Theater review
Shiny, sugary and gleefully nonsensical, Trish Harnetiaux’s “Tin Cat Shoes” is like a candy apple — only it’s not an apple; it’s a tennis ball. The sheen of workplace satire glistens familiarly at first, but it only takes a single bite to realize this is something willfully odder.
Washington Ensemble Theatre presents the West Coast premiere of Harnetiaux’s play, which premiered in 2018 from New York’s Clubbed Thumb, a breeding ground for experimental work that’s responsible for breakout hits like Sarah DeLappe’s Pulitzer finalist “The Wolves” and Wenatchee-born Heidi Schreck’s “What the Constitution Means to Me,” which went to Broadway and was nominated for a best-play Tony.
“Tin Cat Shoes” is not the kind of play that was ever in much danger of achieving that level of crossover appeal.
An absurdist fantasia that skewers the idea of work as innately meaningful, “Tin Cat Shoes” layers digression upon digression, a knot of shaggy dog stories that’s amusing and enervating in about equal measure. The spinning plates wobble early and often, but in WET’s production, directed by artistic director Maggie L. Rogers, there’s a cracked energy that keeps them aloft.
At the shoe store that gives the play its title, it’s the first day for Gemma (Gloria Alcalá), who’s learning the ropes from Cheddar (Rachel Guyer-Mafune), Lunch (Mario Orallo-Molinaro) and Pepper (Kiki Abba). In the middle of the floor sits a huge pile of unsorted shoes waiting to be paired up. Some shoes don’t have a match, the veterans explain, in a neat metaphor for the play’s anarchic structure.

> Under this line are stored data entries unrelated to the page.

File: src/rtl/adc_cmd_port.sv
module adc_cmd_port #(
  parameter int          SYNC_BYTES = 15,
  parameter logic [31:0] GAIN_ONE   = 32'h0100_0000
) (
  input  logic        clk,
  input  logic        rst_n,
  input  logic        cs_n,
  input  logic        sclk,
  input  logic        sdi,
  output logic        sdo,
  output logic        conv_req,
  output logic        conv_cont,
  output logic [2:0]  conv_ptr,
  output logic [2:0]  conv_type,
  output logic [15:0] conv_setup,
  input  logic        conv_done,
  input  logic [31:0] conv_data,
  output logic        data_ready
);
  localparam int ONES_RUN = 8 * SYNC_BYTES + 7;
  localparam int OW       = $clog2(ONES_RUN + 1);

  typedef enum logic [1:0] {M_CMD, M_WR, M_RD} mode_t;

  mode_t       mode;
  logic        sclk_q;
  logic [4:0]  bcnt;
  logic [30:0] sh;
  logic [31:0] sout;
  logic [OW-1:0] ones;
  logic [2:0]  tgt;
  logic [1:0]  sel;
  logic [31:0] offs [4];
  logic [31:0] gain [4];
  logic [31:0] setup [4];
  logic [31:0] cfg, dreg;

  wire        rise    = !cs_n && sclk && !sclk_q;
  wire        fall    = !cs_n && !sclk && sclk_q;
  wire [31:0] word    = {sh, sdi};
  wire [7:0]  cbyte   = word[7:0];
  wire        resync  = rise && !sdi && (ones == OW'(ONES_RUN));
  wire        type_ok = cbyte[2:0] inside {3'b000, 3'b001, 3'b010, 3'b101, 3'b110};
  wire        acc_ok  = (cbyte[5:3] inside {3'b001, 3'b010, 3'b011, 3'b100}) ||
                        (cbyte[5:3] == 3'b101 && cbyte[6]);
  wire [31:0] sreg    = setup[cbyte[5:4]];
  wire [15:0] shalf   = cbyte[3] ? sreg[15:0] : sreg[31:16];

  assign sdo = (mode == M_RD) && sout[31];

  function automatic logic [31:0] rdmux(input logic [2:0] t, input logic [1:0] s);
    case (t)
      3'b001:  rdmux = offs[s];
      3'b010:  rdmux = gain[s];
      3'b011:  rdmux = setup[s];
      3'b100:  rdmux = cfg;
      3'b101:  rdmux = dreg;
      default: rdmux = '0;
    endcase
  endfunction

  always_ff @(posedge clk or negedge rst_n) begin
    if (!rst_n) begin
      sclk_q <= 1'b0;  mode <= M_CMD;  bcnt <= '0;  sh <= '0;  sout <= '0;
      ones <= '0;  tgt <= '0;  sel <= '0;  cfg <= '0;  dreg <= '0;
      for (int i = 0; i < 4; i++) begin
        offs[i] <= '0;  gain[i] <= GAIN_ONE;  setup[i] <= '0;
      end
      data_ready <= 1'b0;  conv_req <= 1'b0;  conv_cont <= 1'b0;
      conv_ptr <= '0;  conv_type <= '0;  conv_setup <= '0;
    end else begin
      sclk_q <= sclk;
      if (conv_req && conv_done) begin
        dreg       <= conv_data;
        data_ready <= 1'b1;
        if (!conv_cont) conv_req <= 1'b0;
      end
      if (cs_n) bcnt <= '0;
      if (fall && mode == M_RD && bcnt != '0) sout <= {sout[30:0], 1'b0};
      if (rise) begin
        sh   <= word[30:0];
        bcnt <= bcnt + 5'd1;
        ones <= !sdi ? '0 : (ones == OW'(ONES_RUN) ? ones : ones + OW'(1));
        if (resync) begin
          mode <= M_CMD;
          bcnt <= '0;
        end else begin
          case (mode)
            M_CMD: if (bcnt == 5'd7) begin
              bcnt <= '0;
              if (cbyte[7]) begin
                if (!conv_req && type_ok) begin
                  conv_req   <= 1'b1;
                  conv_cont  <= cbyte[6];
                  conv_ptr   <= cbyte[5:3];
                  conv_type  <= cbyte[2:0];
                  conv_setup <= shalf;
                end
              end else if (cbyte == 8'h00) begin
                data_ready <= 1'b0;
              end else if (acc_ok) begin
                tgt <= cbyte[5:3];
                sel <= cbyte[1:0];
                if (conv_cont) begin
                  conv_cont <= 1'b0;
                  conv_req  <= 1'b0;
                end
                if (cbyte[6]) begin
                  mode <= M_RD;
                  sout <= rdmux(cbyte[5:3], cbyte[1:0]);
                  if (cbyte[5:3] == 3'b100) cfg[28] <= 1'b0;
                  if (cbyte[5:3] == 3'b101) data_ready <= 1'b0;
                end else begin
                  mode <= M_WR;
                end
              end
            end
            M_WR: if (bcnt == 5'd31) begin
              mode <= M_CMD;
              case (tgt)
                3'b001: offs[sel]  <= word;
                3'b010: gain[sel]  <= word;
                3'b011: setup[sel] <= word;
                default: begin
                  if (word[29]) begin
                    for (int i = 0; i < 4; i++) begin
                      offs[i] <= '0;  gain[i] <= GAIN_ONE;  setup[i] <= '0;
                    end
                    cfg <= 32'h3000_0000;
                  end else begin
                    cfg <= {3'b000, cfg[28], word[27:0]};
                  end
                end
              endcase
            end
            default: if (bcnt == 5'd31) mode <= M_CMD;
          endcase
        end
      end
    end
  end
endmodule

File: config.mk
export PLATFORM = sky130hd
export DESIGN_NAME = adc_cmd_port
export DESIGN_NICKNAME = d
export VERILOG_FILES = /design/src/rtl/adc_cmd_port.sv
export SDC_FILE = /design/constraint.sdc
export NUM_CORES = 1
export LEC_CHECK = 0
export ABC_AREA = 1
export BUFFER_PORTS_ARGS = -buffer_cell sky130_fd_sc_hd__buf_4
export CAP_MARGIN = 20
export CORE_AREA = 2 2 228 230
export DETAILED_ROUTE_END_ITERATION = 7
export DIE_AREA = 0 0 230 232
export PLACE_DENSITY = 0.71
export SYNTH_ARGS = -nofsm -noshare
export SYNTH_HDL_FRONTEND = slang
export SYNTH_SLANG_ARGS = --single-unit
File: constraint.sdc
create_clock -name clk -period 2.6 [get_ports clk]
set_input_delay 0.13 -clock clk [delete_from_list [all_inputs] [get_ports clk]]
set_output_delay 0.13 -clock clk [all_outputs]
set_load 0.02 [all_outputs]
# [After elaboration in Yosys (flattened, before gate mapping)]
# Cells that the tools add are included.
[classes] addsub=2 multipliers=0 div=0 magnitude_cmp=4 n_eq_ne=33 shifts=0 muxes=83 bitwise=10 n_reduce_logical=46
[ops] operator="case mux 128 bit (2 select lines)" n=3
[ops] operator="2-to-1 mux 32 bit" n=18
[ops] operator="bitwise mux 128 bit" n=3
[ops] operator="binary-select mux 32 bit (select 2 bit)" n=4
[ops] operator="2-to-1 mux 128 bit" n=2
[ops] operator="case mux 32 bit (5 select lines)" n=1
[ops] operator="demux 32 bit (select 2 bit)" n=1
[ops] operator="2-to-1 mux 29 bit" n=2
[ops] operator="2-to-1 mux 1 bit" n=31
[ops] operator="2-to-1 mux 30 bit" n=1
[ops] operator="AND reduction 6 bit" n=5
[ops] operator="2-to-1 mux 5 bit" n=5
[ops] operator="inequality test 2 bit, second input constant" n=11
[ops] operator="2-to-1 mux 16 bit" n=1
[ops] operator="2-to-1 mux 2 bit" n=8
[ops] operator="== test 3 x 2 -> 1 bit, second input constant" n=5
[ops] operator="2-to-1 mux 7 bit" n=2
[ops] operator="AND reduction 7 bit" n=2
[ops] operator="logical AND 1 bit" n=13
[ops] operator="== test 3 bit, second input constant" n=4
[ops] operator="inequality test 3 bit, second input constant" n=4
[ops] operator="AND reduction 12 bit" n=1
[ops] operator="nonzero test 2 bit" n=6
[ops] operator="nonzero test 5 bit" n=2
[ops] operator="25 further kinds" n=43
[word_totals] register_bits=554 latchBits=0 ramBits=0 rom_bits=0 input_bits=38 output_inout_bits=26 mem_count=0

# [Longest topological paths before layout]
[logic_depth] depth_word=14 mapped_depth=13

# [Least setup slack after synthesis]
# Ideal clock, no wire load.
[synth_timing] path_kind="register to register" startpoint="register bcnt[0]" endpoint="register gain[53] (netlist name)" setup_ns=0.116 arrival_time_ns=1.815 slack_ns=0.669 stages_incl_launch_ff=14 synth_period_minus_slack_ns=1.931 path_cell_list="dfrtp_1 ha_1 nand2_1 nor2_1 ha_1 nand3_1 a21oi_1 nand2_2 a21oi_2 inv_2 buf_2 buf_6 nand2_1 nand2_1"
[synth_via] elab_chain_cells=2
[synth_rtl] item="start, declared" line="27" rtl="logic [4:0] bcnt;"
[synth_rtl] item="start signal, assigned" line="82" rtl="bcnt <= bcnt + 5'd1;"
[synth_rtl] item="== test 5 bit" line="118" rtl="M_WR: if (bcnt == 5'd31) begin"
[synth_rtl] item="AND reduction 6 bit (no source line)"
[synth_rtl] item="end signal, assigned by index" line="122" rtl="3'b010: gain[sel] <= word;"
[synth_rtl] item="end, declared" line="34" rtl="logic [31:0] gain [4];"
# No other way between the ends.
# A chain may end at the register's enable or synchronous reset.

# [Worst setup path after layout]
[layout_timing] startpoint="register sh[0]" endpoint="register sout[27]"
[layout_via] elab_chain_cells=13
[layout_rtl] item="start, declared" line="28" rtl="logic [30:0] sh;"
[layout_rtl] item="start signal, assigned" line="81" rtl="sh <= word[30:0];"
[layout_rtl] item="inverter 2 -> 3 bit (not written as such)" line="53, 54, 55"
[layout_rtl] item="binary-select mux 32 bit (select 2 bit), on equally long branches" line="55, 53, 54"
[layout_rtl] item="2-to-1 mux 32 bit, on equally long branches (2 in series)" line="55, 53, 54"
[layout_rtl] item="case mux 32 bit (5 select lines)" line="52" rtl="case (t)"
[layout_rtl] item="2-to-1 mux 32 bit" line="108" rtl="if (cbyte[6]) begin"
[layout_rtl] item="2-to-1 mux 32 bit" line="101" rtl="end else if (acc_ok) begin"
[layout_rtl] item="2-to-1 mux 32 bit *" line="99" rtl="end else if (cbyte == 8'h00) begin"
[layout_rtl] item="2-to-1 mux 32 bit *" line="91" rtl="if (cbyte[7]) begin"
[layout_rtl] item="2-to-1 mux 32 bit *" line="89" rtl="M_CMD: if (bcnt == 5'd7) begin"
[layout_rtl] item="2-to-1 mux 32 bit *" line="88" rtl="case (mode)"
[layout_rtl] item="2-to-1 mux 32 bit *" line="84" rtl="if (resync) begin"
[layout_rtl] item="2-to-1 mux 32 bit *" line="80" rtl="if (rise) begin"
[layout_rtl] item="end signal, assigned" line="79" rtl="if (fall && mode == M_RD && bcnt != '0) sout <= {sout[30:0], 1'b0};"
[layout_rtl] item="end signal, assigned" line="110" rtl="sout <= rdmux(cbyte[5:3], cbyte[1:0]);"
[layout_rtl] item="end, declared" line="29" rtl="logic [31:0] sout;"
# Mark *: on every way between the ends. The rest lies on a longest branch, timed or not. The select of a mux whose other input is x is not followed.

==> reports/qor.yml <==
syn_avg_cell_area_sq_um: 7.249
io_buffers: 63
top_layer_used: "met4"
gp_congestion: 0.9036
arrival_ns: 3.04
ios: 64
dpl_cell_area_sq_mm: 0.02941
vias_per_cell: 5.752
max_slew_margin: 0.3482
syn_to_final_growth_pct: 14.51
r2r-start: "sh[0]"
synthFlopType: "dfrtp_1"
root_buffer: "clkbuf_16"
whs_ns: 0.1084
cts.htree.levels: 2
track_usage: 0.3675
overflow: 0
ys_seq_elements: 554
netlist_area_sq_mm: 0.02784
synth_nets: 3883
finClkSkew_ns: 0.02173
power.leakage_nw: 16.69
first_iter_violations: 3489
final.fill_count: 4609
crit_start: "sh[0]"
vias: 26450
antenna_found_initial: 2
power_density_mw_per_mm2: 672.8
routedWlPerCell_um: 21.07
clock_path_buffers: 3
ir_worst_vdd_mv: 0.5907
cts_buffers: 58
hp-class: "in -> async"
max-cap-violations: 0
drtPass1Iterations: 6
design.core.area_sq_mm: 0.05089
tritoncts: "done"
critPathRequiredTime_ns: 3.18
cts.sinks: 554
wl_um: 96880
hold_viol: 0
clk_latency_ns: 0.64
hpwlAfterDp_um: 59520
fin_crit_sh: 0.9479
rsz0062_at_grt: "false"
setup_violations: 0
num_rows: 83
ys_warn_count: 0
synth.distinct_cells: 36
drive_gt1_frac: 0.08806
synth_cells: 3840
worstPathMaxFanout: 55
path_clk_slew_ns: 0.06
crit_path_frequent_cell: "nand3_1"
met2_length_um: 41750
max_stage_delay_ns: 0.74
crit_path_end_kind: "register"
cp_slowest_cell: "nor2_4"
dieArea_sq_mm: 0.05336
fmaxAchievable_mhz: 405.8
path_class: "reg -> reg"
die_w_um: 230
grt_pass1_vias: 24940
finalCriticalPeriod_ns: 2.464
stdcell_area_sq_mm: 0.03188
nets: 3912
cp-start-kind: "register"
die_y_um: 232
start_util: 0.5471
drc: 0
crit_chain: "inv_2, nor2_4, buf_12, nand2_1, nand3_1, a21oi_1, nand3_1, nand3_1, nand2_1"
fin_setup_tns_ns: 0
yosysSeqAreaShare: 0.4982
grt_pass1_wl_um: 149400
ant_nets: 0
worst_pin_slew_ns: 0.9753
synth_edf_count: 0
wl_met1_um: 37790
status: "finished clean"
slew_violations: 0
grt_max_degree: 102
synth-async-reset-ratio: 1.000
wl_met3_um: 10700
## final cells by class
class | count | area (sq um) | share of cell area
diodes | 1 | 2.502 | 0.00007850
clock buffers | 86 | 1768 | 0.05546
repair buffers | 207 | 2074 | 0.06508
well taps | 680 | 850.8 | 0.02669
multi-input cells | 2769 | 11960 | 0.3753
inverters | 279 | 1052 | 0.03301
clock inverters | 23 | 295.3 | 0.009263
flip-flops and latches | 554 | 13870 | 0.4352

While Alcalá keeps it even-keel, the others jump feet first into the silliness. Guyer-Mafune is reliably impish as a feminist literature grad whose principle-minded demeanor is undermined by a hedonist streak. (Early on, she chases an inhaler puff with a vape hit.) Orallo-Molinaro’s dimly sweet raconteur brims with unwarranted confidence. Abba, whose Pepper is searching for material for a follow-up to her first novel about working at Whole Foods, dissolves her apparent amiability in an acid solution.
In a departure from basically every other piece of fiction about people working dead-end jobs, these three love working at Tin Cat Shoes.
That devotion extends to boss Rex (Drew Highlands), a “systems guy” whose command of motivational nothing-speak wouldn’t rival any random middle manager. As part of his system, he’s organized a team-building excursion to the Pacific Northwest wilderness, somewhere around the Yakima River basin.
There, the system goes down — or does it? — and there’s a hungry bear involved — or is there?
The shoe-store employees, bursting with camaraderie only moments earlier, can’t seem to agree on what just happened, or what should happen next. In the audience, we’ve become dearly acquainted with the feeling.
Running about 90 minutes with no intermission, “Tin Cat Shoes” maintains the wild-eyed momentum necessary to sell the absurdity for quite some time, but things start to get rickety in the third act when the characters find themselves in a suddenly conjured casino. Gemma becomes fully indoctrinated into the madness at a roulette table while Pepper finds new inspiration in a nachos menu.
There’s an interesting idea in “Tin Cat Shoes” about the way a capitalistic society demands we ascribe significance to the mundane, as when Pepper rapturously reads nacho toppings and postures it as literary genius. Harnetiaux’s vision of enthusiasm as a commodity has merit, but in lifting a middle finger to the system, the play feels mostly random for random’s sake.
Still, this is the kind of material that WET enlivens, and in the company’s first full-length live production since the pandemic, the game cast and the striking design elements (in particular, the fanciful set from Parmida Ziaei) make for an appealing detour from the constrictions of narrative coherence.